The runners from the above study were amateurs, so how will high-level athletes, already on top of their game respond to these interventions?
In a 2015 study, semi-professional cyclists were asked to perform a 20km time trial in the morning without any breakfast, or doping 🙂 Times were recorded and then they were divided into a placebo group and 4mg / day Astaxanthin group. Just four weeks after the first time trial they went on to perform the second with the same starting conditions. Average time for the control group improved with 19s and the power with 1,6W, both insignificant. The astaxanthin group, however, improved a staggering 121 seconds and 20W in power, highly significant changes. Highly recommended for my favorite cyclist Tom Dumoulin this summer!

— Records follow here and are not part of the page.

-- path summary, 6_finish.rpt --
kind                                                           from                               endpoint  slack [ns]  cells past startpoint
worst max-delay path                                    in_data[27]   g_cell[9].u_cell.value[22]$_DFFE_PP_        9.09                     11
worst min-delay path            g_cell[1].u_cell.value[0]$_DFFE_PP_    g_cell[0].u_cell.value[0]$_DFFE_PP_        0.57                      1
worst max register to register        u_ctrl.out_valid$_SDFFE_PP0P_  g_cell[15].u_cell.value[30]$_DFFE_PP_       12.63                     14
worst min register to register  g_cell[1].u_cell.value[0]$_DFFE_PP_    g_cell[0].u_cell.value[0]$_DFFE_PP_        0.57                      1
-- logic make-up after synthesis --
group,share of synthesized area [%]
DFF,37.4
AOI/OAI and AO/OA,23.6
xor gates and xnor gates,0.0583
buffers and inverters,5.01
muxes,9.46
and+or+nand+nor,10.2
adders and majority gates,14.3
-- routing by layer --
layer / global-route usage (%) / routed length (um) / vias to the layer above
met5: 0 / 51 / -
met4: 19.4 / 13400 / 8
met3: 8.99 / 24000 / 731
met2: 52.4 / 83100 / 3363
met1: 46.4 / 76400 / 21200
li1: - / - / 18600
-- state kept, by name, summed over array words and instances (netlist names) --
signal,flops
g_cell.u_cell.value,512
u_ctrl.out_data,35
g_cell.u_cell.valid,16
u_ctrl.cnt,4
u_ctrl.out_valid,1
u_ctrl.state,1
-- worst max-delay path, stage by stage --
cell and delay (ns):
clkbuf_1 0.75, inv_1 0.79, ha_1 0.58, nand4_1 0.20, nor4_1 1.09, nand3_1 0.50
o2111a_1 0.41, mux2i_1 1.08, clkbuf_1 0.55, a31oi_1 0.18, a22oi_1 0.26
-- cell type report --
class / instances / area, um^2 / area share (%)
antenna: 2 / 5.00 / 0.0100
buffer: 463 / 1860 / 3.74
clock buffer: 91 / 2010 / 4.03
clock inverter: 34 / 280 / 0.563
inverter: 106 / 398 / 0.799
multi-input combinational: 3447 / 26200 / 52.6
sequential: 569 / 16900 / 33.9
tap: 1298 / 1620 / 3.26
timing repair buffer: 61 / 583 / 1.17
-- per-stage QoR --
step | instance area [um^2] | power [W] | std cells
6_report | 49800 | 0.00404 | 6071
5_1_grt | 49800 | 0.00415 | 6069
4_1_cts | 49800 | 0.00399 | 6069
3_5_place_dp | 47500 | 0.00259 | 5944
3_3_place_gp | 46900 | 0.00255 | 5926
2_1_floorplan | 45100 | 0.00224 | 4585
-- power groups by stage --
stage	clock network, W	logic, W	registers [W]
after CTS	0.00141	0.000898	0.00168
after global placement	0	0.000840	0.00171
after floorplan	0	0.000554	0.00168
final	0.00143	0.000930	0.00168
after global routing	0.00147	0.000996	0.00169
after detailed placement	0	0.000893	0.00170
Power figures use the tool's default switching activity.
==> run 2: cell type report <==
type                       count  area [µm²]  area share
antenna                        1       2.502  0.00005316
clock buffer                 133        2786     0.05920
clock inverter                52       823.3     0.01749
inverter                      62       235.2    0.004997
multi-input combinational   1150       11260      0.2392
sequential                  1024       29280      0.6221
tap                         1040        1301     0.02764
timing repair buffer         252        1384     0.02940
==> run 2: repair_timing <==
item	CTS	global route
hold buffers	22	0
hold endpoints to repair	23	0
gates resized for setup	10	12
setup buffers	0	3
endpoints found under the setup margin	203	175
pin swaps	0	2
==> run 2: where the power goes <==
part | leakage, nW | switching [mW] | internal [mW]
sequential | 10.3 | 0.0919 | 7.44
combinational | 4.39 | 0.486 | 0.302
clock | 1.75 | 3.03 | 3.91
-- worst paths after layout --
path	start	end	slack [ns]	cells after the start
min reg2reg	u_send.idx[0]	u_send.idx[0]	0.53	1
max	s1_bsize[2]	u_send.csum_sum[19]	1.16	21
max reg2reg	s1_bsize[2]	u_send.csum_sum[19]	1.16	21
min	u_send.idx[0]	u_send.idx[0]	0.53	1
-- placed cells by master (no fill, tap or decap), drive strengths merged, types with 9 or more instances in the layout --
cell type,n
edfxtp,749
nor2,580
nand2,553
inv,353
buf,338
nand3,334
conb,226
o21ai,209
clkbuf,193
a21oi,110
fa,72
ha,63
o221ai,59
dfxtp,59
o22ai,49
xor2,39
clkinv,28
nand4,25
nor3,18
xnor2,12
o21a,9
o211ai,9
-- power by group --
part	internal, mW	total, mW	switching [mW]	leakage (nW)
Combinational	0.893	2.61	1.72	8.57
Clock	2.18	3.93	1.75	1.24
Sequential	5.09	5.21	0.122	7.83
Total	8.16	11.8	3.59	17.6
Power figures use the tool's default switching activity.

These remarkable effects are also seen in different age groups. Elderly (65+) are in danger of losing muscle mass, also known as sarcopenia. A lifestyle with exercise & protein rich meals have shown to prevent muscle mass loss and even be able to rebuild. When a group of 65-82 performed weight training during four months Astaxanthin was shown to increase power & muscle mass 7x more than controls as shown in the figure below. Can all grandpa’s please go to the gym as of today?